I only got ONE like for that comment, ONE, which proves that my friends are either more devout and reverent Christians than I am or they're just not welling to admit that they're twisted enough to think that's funny.   Cause if you think about it, making a tree wither and die because it wasn't bearing fruit when you wanted a snack? 

Seriously? 

I think I get to say that.  Saying it on my facebook wall doesn't make it worse.  He has met me.  Kind of like my friend apologizing for complaining about his parent's behavior post divorce in the nave of our church-- really?  It isn't like he doesn't know you're upset with her.   It isn't like he doesn't know I swear.

And it isn't like cursing a fig tree because it doesn't have tasty figs on it isn't at least on the surface a bit much.   I think I get to say this kind of thing by now.   Especially considering I identify with this: 


Sometimes kicking and screaming.   And I don't think God hates figs.  I think that was a case of 'whelp, might as well drive the point of that parable home a little hard today'.   I'm cRaZY, yes, but Noah was a drunk, Peter was an impetuous ass who made promises he couldn't keep, Moses was a murderer, and David was a real jerk when he decided he wanted someone.  My god ran around with whores, rednecks, crazies and government employees.  

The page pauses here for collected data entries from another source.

### config.mk
export PLATFORM = sky130hd
export DESIGN_NAME = lsu_mem
export DESIGN_NICKNAME = d
export VERILOG_FILES = /design/src/rtl/lsu_pkg.sv /design/src/rtl/load_ext.sv /design/src/rtl/lsu_mem.sv
export SDC_FILE = /design/constraint.sdc
export NUM_CORES = 1
export LEC_CHECK = 0
export BUFFER_PORTS_ARGS = -buffer_cell sky130_fd_sc_hd__buf_2
export CAP_MARGIN = 20
export CORE_ASPECT_RATIO = 0.7
export CORE_MARGIN = 8
export CORE_UTILIZATION = 53
export CTS_CLUSTER_DIAMETER = 80
export DETAILED_ROUTE_END_ITERATION = 6
export PLACE_DENSITY = 0.95
export SYNTH_ARGS = -nofsm -noshare
export SYNTH_HDL_FRONTEND = slang
export SYNTH_SLANG_ARGS = --single-unit
### constraint.sdc
create_clock -name clk -period 3.07 [get_ports clk]
set_clock_uncertainty 0.2 [all_clocks]
set_input_delay 0.921 -clock clk [delete_from_list [all_inputs] [get_ports clk]]
set_output_delay 0.921 -clock clk [all_outputs]
set_load 0.01 [all_outputs]
### src/rtl/lsu_pkg.sv
// Shared definitions for the load/store unit: funct3 codes, FSM encoding,
// default bus timeout, and the store-side lane helpers.
// Package only: no ports.
package lsu_pkg;

  localparam logic [2:0] F3_B  = 3'b000;  // LB / SB
  localparam logic [2:0] F3_H  = 3'b001;  // LH / SH
  localparam logic [2:0] F3_W  = 3'b010;  // LW / SW
  localparam logic [2:0] F3_BU = 3'b100;  // LBU
  localparam logic [2:0] F3_HU = 3'b101;  // LHU

  localparam int TIMEOUT_DEFAULT = 255;

  typedef enum logic [1:0] {
    ST_IDLE = 2'd0,
    ST_REQ  = 2'd1,
    ST_RESP = 2'd2
  } state_t;

  // Legal encoding for the direction and naturally aligned for its size.
  function automatic logic access_ok(input logic we, input logic [2:0] funct3,
                                     input logic [1:0] off);
    logic ok;
    ok = 1'b0;
    case (funct3)
      F3_B:         ok = 1'b1;
      F3_H:         ok = (off[0] == 1'b0);
      F3_W:         ok = (off == 2'b00);
      F3_BU, F3_HU: ok = !we && ((funct3 == F3_BU) || (off[0] == 1'b0));
      default:      ok = 1'b0;
    endcase
    return ok;
  endfunction

  function automatic logic [3:0] store_strb(input logic [2:0] funct3,
                                            input logic [1:0] off);
    logic [3:0] s;
    s = 4'b0000;
    case (funct3)
      F3_B:    s = 4'b0001 << off;
      F3_H:    s = 4'b0011 << off;
      F3_W:    s = 4'b1111;
      default: s = 4'b0000;
    endcase
    return s;
  endfunction

  // Replicate the store operand across lanes so the strobes alone pick the bytes.
  function automatic logic [31:0] store_data(input logic [2:0] funct3,
                                             input logic [31:0] wdata);
    logic [31:0] d;
    d = wdata;
    case (funct3)
      F3_B:    d = {4{wdata[7:0]}};
      F3_H:    d = {2{wdata[15:0]}};
      default: d = wdata;
    endcase
    return d;
  endfunction

endpackage

### src/rtl/load_ext.sv
// Load extraction: picks the addressed byte/halfword from the read word and
// sign- or zero-extends it to 32 bits. Purely combinational, no backpressure.
// Ports: rdata (bus word), off (addr[1:0]), funct3 (size/sign) -> result.
module load_ext
  import lsu_pkg::*;
(
  input  logic [31:0] rdata,
  input  logic [1:0]  off,
  input  logic [2:0]  funct3,
  output logic [31:0] result
);

  logic [7:0]  byte_sel;
  logic [15:0] half_sel;

  always_comb begin
    byte_sel = 8'h00;
    half_sel = 16'h0000;
    result   = 32'h0000_0000;

    case (off)
      2'd0:    byte_sel = rdata[7:0];
      2'd1:    byte_sel = rdata[15:8];
      2'd2:    byte_sel = rdata[23:16];
      default: byte_sel = rdata[31:24];
    endcase
    half_sel = off[1] ? rdata[31:16] : rdata[15:0];

    case (funct3)
      F3_B:    result = {{24{byte_sel[7]}}, byte_sel};
      F3_H:    result = {{16{half_sel[15]}}, half_sel};
      F3_W:    result = rdata;
      F3_BU:   result = {24'h000000, byte_sel};
      F3_HU:   result = {16'h0000, half_sel};
      default: result = 32'h0000_0000;
    endcase
  end

endmodule

### src/rtl/lsu_mem.sv
// Load/store unit bridging one core access at a time onto a word-wide memory bus.
// Latency: accept at T, bus_req from T+1, resp_valid one cycle after bus_ack
// (minimum T+2); bad accesses respond at T+1. req_ready is low from accept to
// response; bus_req is held stable until bus_ack or TIMEOUT stalled cycles.
// Ports: req_* core request, resp_valid/resp_err/rdo completion,
//        bus_* memory side with same-cycle ack/rdata.
module lsu_mem
  import lsu_pkg::*;
#(
  parameter int TIMEOUT = TIMEOUT_DEFAULT
) (
  input  logic        clk,
  input  logic        rst,
  input  logic        req_valid,
  output logic        req_ready,
  input  logic        req_we,
  input  logic [2:0]  req_funct3,
  input  logic [31:0] req_addr,
  input  logic [31:0] req_wdata,
  output logic        resp_valid,
  output logic        resp_err,
  output logic [31:0] rdo,
  output logic        bus_req,
  output logic        bus_we,
  output logic [31:0] bus_addr,
  output logic [3:0]  bus_wstrb,
  output logic [31:0] bus_wdata,
  input  logic        bus_ack,
  input  logic [31:0] bus_rdata
);

  localparam int CW = $clog2(TIMEOUT + 1);

  state_t         state;
  logic [CW-1:0]  cnt;
  logic           we_q;
  logic [2:0]     f3_q;
  logic [1:0]     off_q;
  logic [31:0]    ld_res;

  // Extraction runs on the live bus word; the result is only registered on ack.
  load_ext u_load_ext (
    .rdata  (bus_rdata),
    .off    (off_q),
    .funct3 (f3_q),
    .result (ld_res)
  );

  always_ff @(posedge clk) begin
    if (rst) begin
      state      <= ST_IDLE;
      cnt        <= '0;
      req_ready  <= 1'b1;
      resp_valid <= 1'b0;
      resp_err   <= 1'b0;
      rdo        <= 32'h0;
      bus_req    <= 1'b0;
      bus_we     <= 1'b0;
      bus_addr   <= 32'h0;
      bus_wstrb  <= 4'h0;
      bus_wdata  <= 32'h0;
      we_q       <= 1'b0;
      f3_q       <= 3'b000;
      off_q      <= 2'b00;
    end else begin
      resp_valid <= 1'b0;
      case (state)
        ST_IDLE: begin
          if (req_valid && req_ready) begin
            req_ready <= 1'b0;
            we_q      <= req_we;
            f3_q      <= req_funct3;
            off_q     <= req_addr[1:0];
            if (access_ok(req_we, req_funct3, req_addr[1:0])) begin
              state     <= ST_REQ;
              cnt       <= '0;
              bus_req   <= 1'b1;
              bus_we    <= req_we;
              bus_addr  <= {req_addr[31:2], 2'b00};
              bus_wstrb <= req_we ? store_strb(req_funct3, req_addr[1:0]) : 4'b0000;
              bus_wdata <= req_we ? store_data(req_funct3, req_wdata) : 32'h0;
            end else begin
              // Rejected without touching the bus.
              state      <= ST_RESP;
              resp_valid <= 1'b1;
              resp_err   <= 1'b1;
              rdo        <= 32'h0;
            end
          end
        end
        ST_REQ: begin
          // Ack is tested first so a same-cycle ack beats the timeout.
          if (bus_ack) begin
            state      <= ST_RESP;
            bus_req    <= 1'b0;
            resp_valid <= 1'b1;
            resp_err   <= 1'b0;
            rdo        <= we_q ? 32'h0 : ld_res;
          end else if (cnt == CW'(TIMEOUT - 1)) begin
            state      <= ST_RESP;
            bus_req    <= 1'b0;
            resp_valid <= 1'b1;
            resp_err   <= 1'b1;
            rdo        <= 32'h0;
          end else begin
            cnt <= cnt + 1'b1;
          end
        end
        ST_RESP: begin
          state     <= ST_IDLE;
          req_ready <= 1'b1;
        end
        default: begin
          state     <= ST_IDLE;
          req_ready <= 1'b1;
          bus_req   <= 1'b0;
        end
      endcase
    end
  end

endmodule

; ---- Word-level counts from Yosys, hierarchy flattened
; Index checks and enable logic that the tools add are counted.
[classes]
order_cmp = 0
n_eq_ne = 19
n_mux = 44
div = 0
add_sub_neg = 1
n_reduce_logical = 18
bitwise = 3
shifts = 2
multipliers = 0
[op_table]
columns = op, n
row1 = 32-bit 2-to-1 mux, 6
row2 = 32-bit case mux with 5 select lines, 1
row3 = 32-bit case mux with 2 select lines, 2
row4 = 8-bit 2-to-1 mux, 4
row5 = 8-bit case mux with 3 select lines, 1
row6 = 1-bit 2-to-1 mux, 16
row7 = 16-bit 2-to-1 mux, 1
row8 = 8-bit case mux with 2 select lines, 1
row9 = 3-bit == test (second input constant), 4
row10 = 4-bit case mux with 3 select lines, 1
row11 = 2-bit != test (second input constant), 5
row12 = 8-bit by 1-bit adder with 8-bit output (second input constant), 1
row13 = 8-bit == test (second input constant), 1
row14 = 2-bit 2-to-1 mux, 4
row15 = 4-bit AND reduction, 2
row16 = 3-bit by 1-bit == test with 1-bit output (second input constant), 2
row17 = 3-bit by 2-bit == test with 1-bit output (second input constant), 2
row18 = 2-bit zero test, 3
row19 = 3-bit zero test, 2
row20 = 1-bit case mux with 2 select lines, 3
row21 = 2-bit AND reduction, 3
row22 = 5-bit AND reduction, 1
row23 = 2-bit by 1-bit == test with 1-bit output (second input constant), 2
row24 = 2-bit == test (second input constant), 2
row25 = 14 further kinds, 17
[word_totals]
word_cells = 101
mem_count = 0
mem_bits_ro = 0
input_bits = 104
regBits = 119
latchBits = 0
mem_bits_rw = 0

; ---- Depth between registers and ports, before layout
[logic_depth]
depth_word = 10
ltp_mapped = 10

; ---- By module
; Synthesis repeated with hierarchy kept, for this count alone.
[unflattened]
hier_cells = 645
area_unflattened_um2 = 5806.8
[modules_own_cells]
columns = mod, cells_per_inst, seq_area_each_um2, area_each_um2, instances
row1 = lsu_mem, 512, 2382.3, 4762.1, 1
row2 = load_ext, 133, 0.0, 1044.8, 1

; ---- Worst setup path before layout
; Ideal clock, no wire load.
[synth_timing]
kind = input to register
start = input req_funct3[1]
end = register bus_wdata[21]
arrival_time_ns = 2.059
cell_stages = 6
slack_ns = 0.679
cell_sequence = buf_4 > nor2_1 > buf_2 > mux2_2 > nand3_1 > a21oi_1
[synth_via]
elab_chain_cells = 8
word_cells_on_any_way = 15
classes_between = eq/ne (4) / mux (6) / reduce/logical (5)
[synth_rtl]
columns = element, line
row1 = from (decl), lsu_mem.sv:17  ; input logic [2:0] req_funct3,
row2 = 3-bit == test, "lsu_pkg.sv:25, lsu_pkg.sv:29"
row3 = 1-bit logical OR, lsu_pkg.sv:29  ; F3_BU, F3_HU: ok = !we && ((funct3 == F3_BU) || (off[0] == 1'b0));
row4 = 1-bit logical AND, lsu_pkg.sv:29
row5 = 1-bit case mux with 4 select lines, lsu_pkg.sv:25  ; case (funct3)
row6 = 1-bit 2-to-1 mux, lsu_mem.sv:69  ; if (req_valid && req_ready) begin
row7 = 1-bit 2-to-1 mux, lsu_mem.sv:67  ; case (state)
row8 = 1-bit 2-to-1 mux, lsu_mem.sv:50  ; if (rst) begin
row9 = 3-bit AND reduction (no line), --
row10 = to (signal assigned), lsu_mem.sv:81  ; bus_wdata <= req_we ? store_data(req_funct3, req_wdata) : 32'h0;
row11 = to (decl), lsu_mem.sv:27  ; output logic [31:0] bus_wdata,
; Parallel ways exist; a longest one is shown, timed or not. The select of a mux whose other input is x is not followed.
; A chain may end at the register's enable or synchronous reset.

; ---- Worst setup path after layout
[layout_timing]
start = register off_q[1]
end = register rdo[13]
[layout_via]
elab_chain_cells = 6
word_cells_on_any_way = 9
classes_between = eq/ne (2) / mux (6) / reduce/logical (1)
[layout_rtl]
columns = element, line
row1 = from (decl), lsu_mem.sv:38  ; logic [1:0] off_q;
row2 = from (signal assigned), lsu_mem.sv:73  ; off_q <= req_addr[1:0];
row3 = 2-bit == test (tied with other cells), load_ext.sv:21  ; case (off)
row4 = 8-bit case mux with 3 select lines, load_ext.sv:21
row5 = 32-bit case mux with 5 select lines (*), load_ext.sv:29  ; case (funct3)
row6 = 32-bit 2-to-1 mux (*), lsu_mem.sv:98  ; rdo <= we_q ? 32'h0 : ld_res;
row7 = 32-bit 2-to-1 mux (*), lsu_mem.sv:93  ; if (bus_ack) begin
row8 = 32-bit case mux with 2 select lines (*), lsu_mem.sv:67
row9 = to (signal assigned), lsu_mem.sv:98
row10 = to (decl), lsu_mem.sv:22  ; output logic [31:0] rdo,
; Mark *: on every way between the ends. The rest lies on a longest branch, timed or not.

==> impl_metrics.toml <==
[clock_network]
cts_tree = "done"
root_buffer = "clkbuf_16"
numCtsBuffers = 17
clk-insertion-delay-late_ps = 410
htree_levels = 4
post_cts_buffers = 0
cts.path.max_buffers = 2
post_cts_resized = 0
ctsHoldBuffers = 0
path_clk_slew_ps = 60
clock-sinks = 119

[grt]
grt_pass1_vias = 5260
grt_max_degree = 68
track_usage = 0.243
antenna_found_initial = 0
grt_pass1_wl_mm = 26.7
overflow = 0

[synth]
synthTopCellsByArea = "dfxtp_1, nand2_1, a21oi_1"
synth_area_leader_cell = "dfxtp_1"
synth_compound_gate_area_share = 0.212
postSynthCellCount = 598
synth_edf_count = 0
synthAdderAreaFrac = 0.00466
avgSynthCellArea_um2 = 8.98
ys_seq_elements = 119
yosys_warnings = 0
synth.area.mux_share = 0.101
async_flop_share = 0
synth.most_common_cell = "nand2_1"
synth.distinct_cells = 50
netlist_area_mm2 = 0.00537
synth_top_cell_area_share = 0.444
synth_xor_area_frac = 0.0114
synthTopCellsByCount = "nand2_1, dfxtp_1, a21oi_1"
yosys.area_share.simple = 0.167
synth_top_family_by_area = "compound AO/OA/AOI/OAI gates"
ys_seq_area_frac = 0.444
ys.flop_type = "dfxtp_1"

[power]
seq_power_share = 0.403
combPwrFrac = 0.142
clkPwrFrac = 0.455
internal-power_mw = 2.98
vdd_drop_max_mv = 0.431
total_power_mw = 4.07
swShare = 0.267
power_density_mw_per_mm2 = 584
leakage_nw = 2.95
p_sw_mw = 1.09

[routing]
dr.first_iter.drc_count = 435
viasPerCell = 5.75
dr.pass1.iters = 5
wl_per_cell_um = 18.2
drc = 0
vias = 5334
drt-total-wl_mm = 16.9
antenna_left = 0

[critical_path]
crit_path_start = "off_q[1]"
crit_chain = "mux4_2 -> nor4b_4 -> a221oi_1 -> o2bb2ai_1"
crit_path_start_kind = "flip-flop"
cp_data_arrival_time_ps = 2430
reg2reg_to = "rdo[13]"
critical_path_class = "flip-flop to flip-flop"
r2r_setup_slack_ps = 710
cp_max_fo = 11
r2r_start = "off_q[1]"
reg2reg_depth = 4
worst_path_largest_cell_delay_ps = 660
end_kind = "flip-flop"
slowest_stage = "dfxtp_1"
cp.required_ps = 3140
critPathCapture = "rdo[13]"

[sta]
tightest_slew_ps = 677
period_needed_ps = 2360
slew_violations = 0
max_freq_mhz = 424
setup-violations-final = 0
period_share = 0.769
hold_ws_ps = 248
hold_viol = 0
setup_tns_ps = 0
rsz0062_at_grt = "false"
layout_setup_ws_ps = 710
relSlewSlack = 0.548

[placement]
dp.cells = 895
io_buffers = 206
dp_hpwl_mm = 12.0
place_area_mm2 = 0.00640
place_congestion = 0.936
pre_cts_slack_ps = 427

[finish]
drive_gt1_frac = 0.360
final_cells = 927
n_antenna_cell = 0
fin_nets = 892
fin_util = 0.714
syn_to_final_growth_pct = 29.7
finalInstanceArea_mm2 = 0.00696

[min_path]
min_path_type = "flip-flop to flip-flop"

[floorplanning]
pin_count = 209
dieArea_mm2 = 0.0137
rows = 30
initial_utilization = 0.550
die_w_um = 136
core_area_mm2 = 0.00976
die_h_um = 100

[run_status]
status = "finished, final reports clean"

[flow_run]
max_cap_violations = 0
==> cell families (layout without fill, tap and decap cells) <==
group,after synthesis,in the layout
and+or+nand+nor,202,202
AOI/OAI and AO/OA,169,169
DFF,119,119
buffers and inverters,56,256
muxes,42,42
xor gates and xnor gates,7,7
adders and majority gates,2,2
other,1,2
==> state kept, by name, indices dropped and copies added (netlist names) <==
register    cells
f3_q            3
rdo            32
state           2
bus_wdata      32
bus_we          1
cnt             8
bus_wstrb       4
resp_err        1
resp_valid      1
bus_addr       30
off_q           2
req_ready       1
bus_req         1
we_q            1
==> layout by cell type, fill, tap and decap left out, types with 5 or more instances in the layout <==
cell / Yosys / routed
buf_4: 11 / 11
mux2i_1: 17 / 17
nand2_1: 122 / 122
nand3_1: 29 / 29
mux4_2: 8 / 8
nor2_1: 26 / 26
o2bb2ai_1: 32 / 32
nand2b_1: 5 / 5
o21ai_0: 6 / 6
mux2_2: 17 / 17
a21oi_1: 90 / 90
buf_2: 13 / 206
a221oi_1: 17 / 17
clkbuf_16: 0 / 17
o2111ai_1: 8 / 8
clkinvlp_4: 0 / 6
dfxtp_1: 119 / 119
xor2_1: 5 / 5
==> worst min-delay path by stage <==
stage | startpoint | to | slack [ps] | cells past startpoint
after detailed placement | bus_wdata[16] | bus_wdata[16] | 240 | 2
after floorplan | we_q | we_q | 240 | 2
after CTS | bus_wdata[16] | bus_wdata[16] | 250 | 2
after global routing | bus_wstrb[3] | bus_wstrb[3] | 260 | 2
after global placement | bus_wdata[19] | bus_wdata[19] | 240 | 2
final | bus_wdata[16] | bus_wdata[16] | 250 | 2
==> power groups by stage <==
stage | sequential (mW) | clock [mW] | combinational, mW
5_1_grt | 1.65 | 1.94 | 0.622
6_report | 1.64 | 1.85 | 0.576
3_5_place_dp | 1.67 | 0 | 0.556
3_3_place_gp | 1.67 | 0 | 0.548
2_1_floorplan | 1.68 | 0 | 0.358
4_1_cts | 1.64 | 1.87 | 0.566
==> layer usage <==
metal,share of wire,vias up,wire (um),GRT usage
met5,0,-,0,0
met4,0.036,0,603,0.128
met3,0.094,58,1590,0.0873
met2,0.47,290,7930,0.372
met1,0.40,2457,6790,0.295
li1,-,2529,-,-
==> layout make-up <==
type | count | area (um2)
Fill cell | 717 | 2800
Inverter | 4 | 15.0
Clock buffer | 20 | 457
Clock inverter | 12 | 104
Multi-Input combinational cell | 424 | 2670
Timing Repair Buffer | 220 | 1170
Tap cell | 128 | 160
Sequential cell | 119 | 2380
==> critical path, delay by kind of cell (launching register included) <==
kind / cells / cell delay [ps]
AOI/OAI and AO/OA: 2 / 580
DFF: 1 / 660
muxes: 1 / 600
and+or+nand+nor: 1 / 180
No activity file was read; power rests on OpenSTA's default activity.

I don't think normal is normal in the Kingdom of Heaven.   I think it's the one place my behavior would be considered toned down.   I once had someone ask me what I would do if I was drinking alcohol and watching a horror movie and Jesus came to the door.   I told her I'd do the only appropriate thing to do: 
Invite him inside and offer him a glass!

Edit:  In reference to how I think God sees people, good or bad, repentant or not, I believe with all my heart that God sees each of us and says "this is mine".